WORK ITEM: Your answer should consist of the lines below that hold the word "this".

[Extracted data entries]

--------------------

<file path="config.mk">
export PLATFORM = sky130hd
export DESIGN_NAME = bsg_credit_rr_arb
export DESIGN_NICKNAME = d
export VERILOG_FILES = /design/src/rtl/bsg_credit_rr_arb_pkg.sv /design/src/rtl/bsg_credit_rr_arb_pick.sv /design/src/rtl/bsg_credit_rr_arb.sv
export SDC_FILE = /design/constraint.sdc
export NUM_CORES = 1
export LEC_CHECK = 0
export BUFFER_PORTS_ARGS = -buffer_cell sky130_fd_sc_hd__buf_2
export CORE_MARGIN = 1
export CORE_UTILIZATION = 50
export CTS_CLUSTER_DIAMETER = 80
export DETAILED_ROUTE_END_ITERATION = 6
export PLACE_DENSITY = 0.84
export SKIP_CTS_REPAIR_TIMING = 1
export SLEW_MARGIN = 40
export SYNTH_ARGS = -nofsm -noshare
export SYNTH_HDL_FRONTEND = slang
export SYNTH_SLANG_ARGS = --single-unit
</file>
<file path="constraint.sdc">
create_clock -name clk_i -period 4.1 [get_ports clk_i]
set_input_delay 0.82 -clock clk_i [delete_from_list [all_inputs] [get_ports clk_i]]
set_output_delay 0.82 -clock clk_i [all_outputs]
set_load 0.02 [all_outputs]
</file>
<file path="src/rtl/bsg_credit_rr_arb_pkg.sv">
// Package: bsg_credit_rr_arb_pkg
// Shared types and helpers for bsg_credit_rr_arb.
//   lg_c_f        width of a credit counter able to hold 0..max_credits
//   credit_cnt_t  credit counter type sized for the default max_credits_p of 8
//   cnt_op_e      credit counter operation selected each cycle
// Build option: BSG_CREDIT_RR_ARB_BYPASS_EN (used by the top level, not here).
package bsg_credit_rr_arb_pkg;

    function automatic int unsigned lg_c_f(input int unsigned max_credits);
        return $clog2(max_credits + 1);
    endfunction

    localparam int unsigned MaxCreditsDefault = 8;
    localparam int unsigned LgCDefault        = lg_c_f(MaxCreditsDefault);

    typedef logic [LgCDefault-1:0] credit_cnt_t;

    typedef enum logic [1:0] {
        CntNop,
        CntInc,
        CntDec
    } cnt_op_e;

endpackage

</file>
<file path="src/rtl/bsg_credit_rr_arb_pick.sv">
// Module: bsg_credit_rr_arb_pick
// Combinational rotate-priority finder: scans v_i starting at rr_ptr_i, wrapping modulo
// els_p, and reports the first set bit.
// Ports:
//   v_i       in   els_p   request vector
//   rr_ptr_i  in   PtrW    index with highest priority this cycle
//   grant_o   out  els_p   one-hot winner (zero when no request)
//   idx_o     out  PtrW    encoded winner (zero when no request)
//   any_o     out  1       at least one request present
module bsg_credit_rr_arb_pick
    import bsg_credit_rr_arb_pkg::*;
#(
    parameter  int unsigned els_p = 4,
    localparam int unsigned PtrW  = $clog2(els_p)
) (
    input  logic [els_p-1:0] v_i,
    input  logic [PtrW-1:0]  rr_ptr_i,
    output logic [els_p-1:0] grant_o,
    output logic [PtrW-1:0]  idx_o,
    output logic             any_o
);

    int unsigned    k;
    logic [PtrW-1:0] ki;
    logic           found;

    always_comb begin
        grant_o = '0;
        idx_o   = '0;
        any_o   = |v_i;
        found   = 1'b0;
        k       = 0;
        ki      = '0;
        for (int unsigned off = 0; off < els_p; off++) begin
            k  = (32'(rr_ptr_i) + off) % els_p;
            ki = PtrW'(k);
            if (!found && v_i[ki]) begin
                found       = 1'b1;
                grant_o[ki] = 1'b1;
                idx_o       = ki;
            end
        end
    end

endmodule

</file>
<file path="src/rtl/bsg_credit_rr_arb.sv">
// Module: bsg_credit_rr_arb
// Shares one credit-flow-controlled output channel among els_p valid/yumi requesters.
// Holds the sender-side credit count, grants round-robin while credit is available and
// muxes the granted payload onto the channel.
// Ports:
//   clk_i         in   1              clock
//   reset_i       in   1              synchronous active-high reset
//   v_i           in   els_p          requester valid
//   data_i        in   els_p*width_p  payload, requester k at [k*width_p +: width_p]
//   yumi_o        out  els_p          one-hot grant
//   v_o           out  1              channel valid, consumes one credit
//   data_o        out  width_p        granted payload
//   tag_o         out  $clog2(els_p)  granted requester index
//   credit_i      in   1              one credit returned
//   credit_cnt_o  out  lg_c           registered credit count
//   overflow_o    out  1              sticky: credit returned beyond max_credits_p
// Build option: BSG_CREDIT_RR_ARB_BYPASS_EN lets a credit returned at count 0 be spent
// in the same cycle.
module bsg_credit_rr_arb
    import bsg_credit_rr_arb_pkg::*;
#(
    parameter  int unsigned els_p         = 4,
    parameter  int unsigned width_p       = 8,
    parameter  int unsigned max_credits_p = 8,
    localparam int unsigned PtrW          = $clog2(els_p),
    localparam int unsigned LgC           = lg_c_f(max_credits_p)
) (
    input  logic                     clk_i,
    input  logic                     reset_i,
    input  logic [els_p-1:0]         v_i,
    input  logic [els_p*width_p-1:0] data_i,
    output logic [els_p-1:0]         yumi_o,
    output logic                     v_o,
    output logic [width_p-1:0]       data_o,
    output logic [PtrW-1:0]          tag_o,
    input  logic                     credit_i,
    output logic [LgC-1:0]           credit_cnt_o,
    output logic                     overflow_o
);

    localparam logic [LgC-1:0] MaxCnt = LgC'(max_credits_p);

    logic [PtrW-1:0]  rr_ptr_q, rr_ptr_d;
    logic [LgC-1:0]   credit_cnt_q, credit_cnt_d;
    logic             overflow_q, overflow_d;

    logic [els_p-1:0] pick_grant;
    logic [PtrW-1:0]  pick_idx;
    logic             pick_any;
    logic             avail;
    logic             grant;
    cnt_op_e          cnt_op;

    bsg_credit_rr_arb_pick #(
        .els_p (els_p)
    ) u_pick (
        .v_i      (v_i),
        .rr_ptr_i (rr_ptr_q),
        .grant_o  (pick_grant),
        .idx_o    (pick_idx),
        .any_o    (pick_any)
    );

`ifdef BSG_CREDIT_RR_ARB_BYPASS_EN
    // A credit arriving at zero is forwarded straight into this cycle's send.
    assign avail = (credit_cnt_q != '0) | credit_i;
`else
    assign avail = (credit_cnt_q != '0);
`endif

    assign grant = avail & pick_any & ~reset_i;

    always_comb begin
        v_o    = grant;
        yumi_o = grant ? pick_grant : '0;
        tag_o  = grant ? pick_idx : '0;
        data_o = grant ? data_i[32'(pick_idx)*width_p +: width_p] : '0;
    end

    always_comb begin
        cnt_op = CntNop;
        if (grant && !credit_i) begin
            cnt_op = CntDec;
        end else if (!grant && credit_i) begin
            cnt_op = CntInc;
        end
    end

    always_comb begin
        credit_cnt_d = credit_cnt_q;
        overflow_d   = overflow_q;
        rr_ptr_d     = rr_ptr_q;
        if (grant) begin
            rr_ptr_d = (32'(pick_idx) == els_p - 1) ? '0 : pick_idx + PtrW'(1);
        end
        unique case (cnt_op)
            CntDec: credit_cnt_d = credit_cnt_q - LgC'(1);
            CntInc: begin
                // Excess credit saturates at max and latches the error flag.
                if (credit_cnt_q == MaxCnt) begin
                    overflow_d = 1'b1;
                end else begin
                    credit_cnt_d = credit_cnt_q + LgC'(1);
                end
            end
            default: ;
        endcase
    end

    always_ff @(posedge clk_i) begin
        if (reset_i) begin
            credit_cnt_q <= MaxCnt;
            rr_ptr_q     <= '0;
            overflow_q   <= 1'b0;
        end else begin
            credit_cnt_q <= credit_cnt_d;
            rr_ptr_q     <= rr_ptr_d;
            overflow_q   <= overflow_d;
        end
    end

    assign credit_cnt_o = credit_cnt_q;
    assign overflow_o   = overflow_q;

endmodule
</file>
==> run_results.csv, run 1 <==
group,metric,value,unit
hold_path,hp-start,"overflow_o$_SDFFE_PP0P_",
detailed_routing,via_per_inst,6.05,
hold_path,whs_endpoint,"overflow_o$_SDFFE_PP0P_",
setup_path,cp_data_arrival_time,3100,ps
hold_path,hp-class,"reg -> reg",
detailed_routing,wl_per_cell,14.0,um
power,p_leak,0.758,nW
detailed_routing,vias,1471,
sta,rsz0062_at_grt,"no",
setup_path,max_stage_delay,520,ps
cells_and_area,final_cell_mix,"buf_2, nor2_1, mux2i_1, ha_1, o22ai_1",
cells_and_area,num-fill-cells,247,
cts,clkTransAtPathRegs,60,ps
setup_path,path_max_fanout,12,
floorplanning,die_h,53.6,um
yosys,synth_edf_count,0,
yosys,synth.top_cell.area_share,10.5,%
cts,numCtsBuffers,3,
floorplanning,initial_core_util,53.2,%
detailed_routing,wl,3390,um
sta,hold_viol,0,
cells_and_area,num-nets-final,264,
sta,fmax,255,MHz
detailed_routing,drc,0,
sta,finClkSkew,10.2,ps
placement,place.gp.congestion,0.747,
run,drv_cap,0,
yosys,async_reset_ff_share,0,%
cts,cts_root_buffer,"clkbuf_4",
grt,grt.total_usage,24.2,%
sta,setup_viol_count_final,0,
sta,worstMarginPinSlew,489,ps
setup_path,r2r_slack,1390,ps
cts,cts_tree,"built",
sta,setup_tns,0,ps
placement,dp_hpwl,2570,um
detailed_routing,drtAntennaViolNets,0,
cells_and_area,syn_to_final_growth,21.7,%
setup_path,critPathSlowestCell,"ha_1",
power,ir_drop,0.000632,V
yosys,synth_cell_types,46,
floorplanning,pin_count,59,
detailed_routing,first_pass_iters,4,
setup_path,r2r_end,"credit_cnt_o[3]$_SDFFE_PP1P_",
setup_path,start_kind,"register",
placement,dpl.cell_count,239,
sta,period_share,95.6,%
cells_and_area,layout_commonest_cell,"buf_2",
cts,clockBufferDepth,2,
detailed_routing,drtIter0Drc,33,
setup_path,cp.required,3280,ps
cts,clk_latency,260,ps
yosys,synthTopCellsByArea,"dfxtp_1, ha_1, mux2i_1, nor2_1, mux2_2",
cts,numClockSinks,7,
cells_and_area,multiInputGateArea,1090,um2
yosys,synth_seq_cells,7,
grt,antenna_found_initial,0,
floorplanning,dieArea,2870,um2
cells_and_area,seq_area,140,um2
sta,min_period,3920,ps
grt,grt_pass1_vias,1234,
grt,grt_pass1_wl,5200,um
yosys,synth_nets,209,
floorplanning,die_x,53.6,um
setup_path,r2r_start,"credit_cnt_o[0]$_SDFFE_PP0P_",
cts,htreeDepth,1,
floorplanning,core-area,2500,um2
yosys,synth_ff_type,"dfxtp_1",
setup_path,path_cells,"inv_1 > ha_1 > mux4_2 > nor2b_4 > o21ai_4 > o21ai_4 > mux2i_1 > o32ai_1 > buf_2",
cells_and_area,finalNonFillerCells,243,
yosys,synth_warnings,0,
sta,maxSlewViolCount,0,
floorplanning,num_rows,18,
cells_and_area,drive_gt1_share,38.0,%
power,power.density,782,nW/um2
grt,grt_max_degree,23,
outcome,status,"finished, final reports clean",
sta,slew_headroom,67.0,%
setup_path,reg2regPathDepth,10,
placement,numPortBuffers,58,
grt,grt.overflow.total,0,
cells_and_area,n_antenna_cell,0,
yosys,syn_area,1330,um2
yosys,syn_area_per_cell,8.36,um2
hold_path,whs_path_depth,2,
yosys,seq_area_frac_synth,10.5,%
yosys,syn_inst,159,
setup_path,crit_top_cell,"o21ai_4",
setup_path,path_class,"reg -> out",
setup_path,end_kind,"output pin",
yosys,synth_top_cell_by_area,"dfxtp_1",
--- src/rtl/mem_stage_module.sv ---
// Memory stage of the 5-stage ARM pipeline.
// Performs loads and stores against an internal word-addressed data memory
// with a fixed multi-cycle latency, stalls upstream through `freeze` while an
// access is in flight, and loads the MEM/WB pipeline register.
// Optional feature macro: MEM_ADDR_CHECK_EN (address range/alignment checking).
module mem_stage_module #(
    parameter int DEPTH       = 64,
    parameter int BASE_ADDR   = 1024,
    parameter int WAIT_CYCLES = 2
) (
    input  logic        clk,
    input  logic        rst,
    input  logic        wb_en_in,
    input  logic        mem_r_en_in,
    input  logic        mem_w_en_in,
    input  logic [31:0] alu_res_in,
    input  logic [31:0] val_r_m_in,
    input  logic [3:0]  dest_in,
    output logic        freeze,
    output logic        wb_en_out,
    output logic        mem_r_en_out,
    output logic [31:0] alu_res_out,
    output logic [31:0] mem_data_out,
    output logic [3:0]  dest_out,
    output logic        addr_err_out
);

    localparam int          AW       = $clog2(DEPTH);
    localparam logic [31:0] BASE     = 32'(BASE_ADDR);
    localparam logic [31:0] LIMIT    = 32'(BASE_ADDR + 4 * DEPTH);
    // Only meaningful when WAIT_CYCLES >= 2; the single-cycle case skips ACCESS.
    localparam logic [3:0]  CNT_INIT = 4'(WAIT_CYCLES - 2);

    typedef enum logic [1:0] {
        IDLE   = 2'd0,
        ACCESS = 2'd1,
        DONE   = 2'd2
    } state_t;

    state_t      state_reg, state_next;
    logic [3:0]  cnt_reg, cnt_next;

    // Data memory; contents are intentionally not reset.
    logic [31:0] mem_array [DEPTH];

    logic          req;
    logic [AW-1:0] word_idx;
    logic          addr_bad;
    logic          access_err;
    logic          mem_we;
    logic [31:0]   load_data;

    assign req      = mem_r_en_in | mem_w_en_in;
    // Index wraps modulo DEPTH and ignores the byte-lane bits.
    assign word_idx = AW'((alu_res_in - BASE) >> 2);

`ifdef MEM_ADDR_CHECK_EN
    assign addr_bad = (alu_res_in < BASE) || (alu_res_in >= LIMIT) ||
                      (alu_res_in[1:0] != 2'b00);
`else
    assign addr_bad = 1'b0;
`endif

    assign access_err = req & addr_bad;

    // A store commits only on the edge that leaves DONE, so a reset before
    // that edge discards it.
    assign mem_we = (state_reg == DONE) & mem_w_en_in & ~addr_bad;

    // Combinational read; a combined load+store or a bad address returns 0.
    assign load_data = (mem_w_en_in | addr_bad) ? 32'd0 : mem_array[word_idx];

    // State register for the access sequencer.
    always_ff @(posedge clk or negedge rst) begin
        if (!rst) begin
            state_reg <= IDLE;
            cnt_reg   <= 4'd0;
        end else begin
            state_reg <= state_next;
            cnt_reg   <= cnt_next;
        end
    end

    // Next-state logic and stall generation.
    always_comb begin
        state_next = state_reg;
        cnt_next   = cnt_reg;
        freeze     = 1'b0;
        case (state_reg)
            IDLE: begin
                if (req) begin
                    freeze = 1'b1;
                    if (WAIT_CYCLES == 1) begin
                        state_next = DONE;
                    end else begin
                        state_next = ACCESS;
                        cnt_next   = CNT_INIT;
                    end
                end
            end
            ACCESS: begin
                freeze = 1'b1;
                if (cnt_reg == 4'd0) begin
                    state_next = DONE;
                end else begin
                    cnt_next = cnt_reg - 4'd1;
                end
            end
            DONE: begin
                state_next = IDLE;
            end
            default: begin
                state_next = IDLE;
            end
        endcase
    end

    // Memory write port.
    always_ff @(posedge clk) begin
        if (mem_we) begin
            mem_array[word_idx] <= val_r_m_in;
        end
    end

    // MEM/WB pipeline register: bubble while stalled, otherwise load fields.
    always_ff @(posedge clk or negedge rst) begin
        if (!rst) begin
            wb_en_out    <= 1'b0;
            mem_r_en_out <= 1'b0;
            alu_res_out  <= 32'd0;
            mem_data_out <= 32'd0;
            dest_out     <= 4'd0;
            addr_err_out <= 1'b0;
        end else if (freeze) begin
            wb_en_out    <= 1'b0;
            mem_r_en_out <= 1'b0;
        end else begin
            wb_en_out    <= wb_en_in;
            mem_r_en_out <= mem_r_en_in;
            alu_res_out  <= alu_res_in;
            dest_out     <= dest_in;
            addr_err_out <= access_err;
            if (mem_r_en_in) begin
                mem_data_out <= load_data;
            end
        end
    end

endmodule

--------------------

EXERCISE SOLUTION:
//   rr_ptr_i  in   PtrW    index with highest priority this cycle
    // A credit arriving at zero is forwarded straight into this cycle's send.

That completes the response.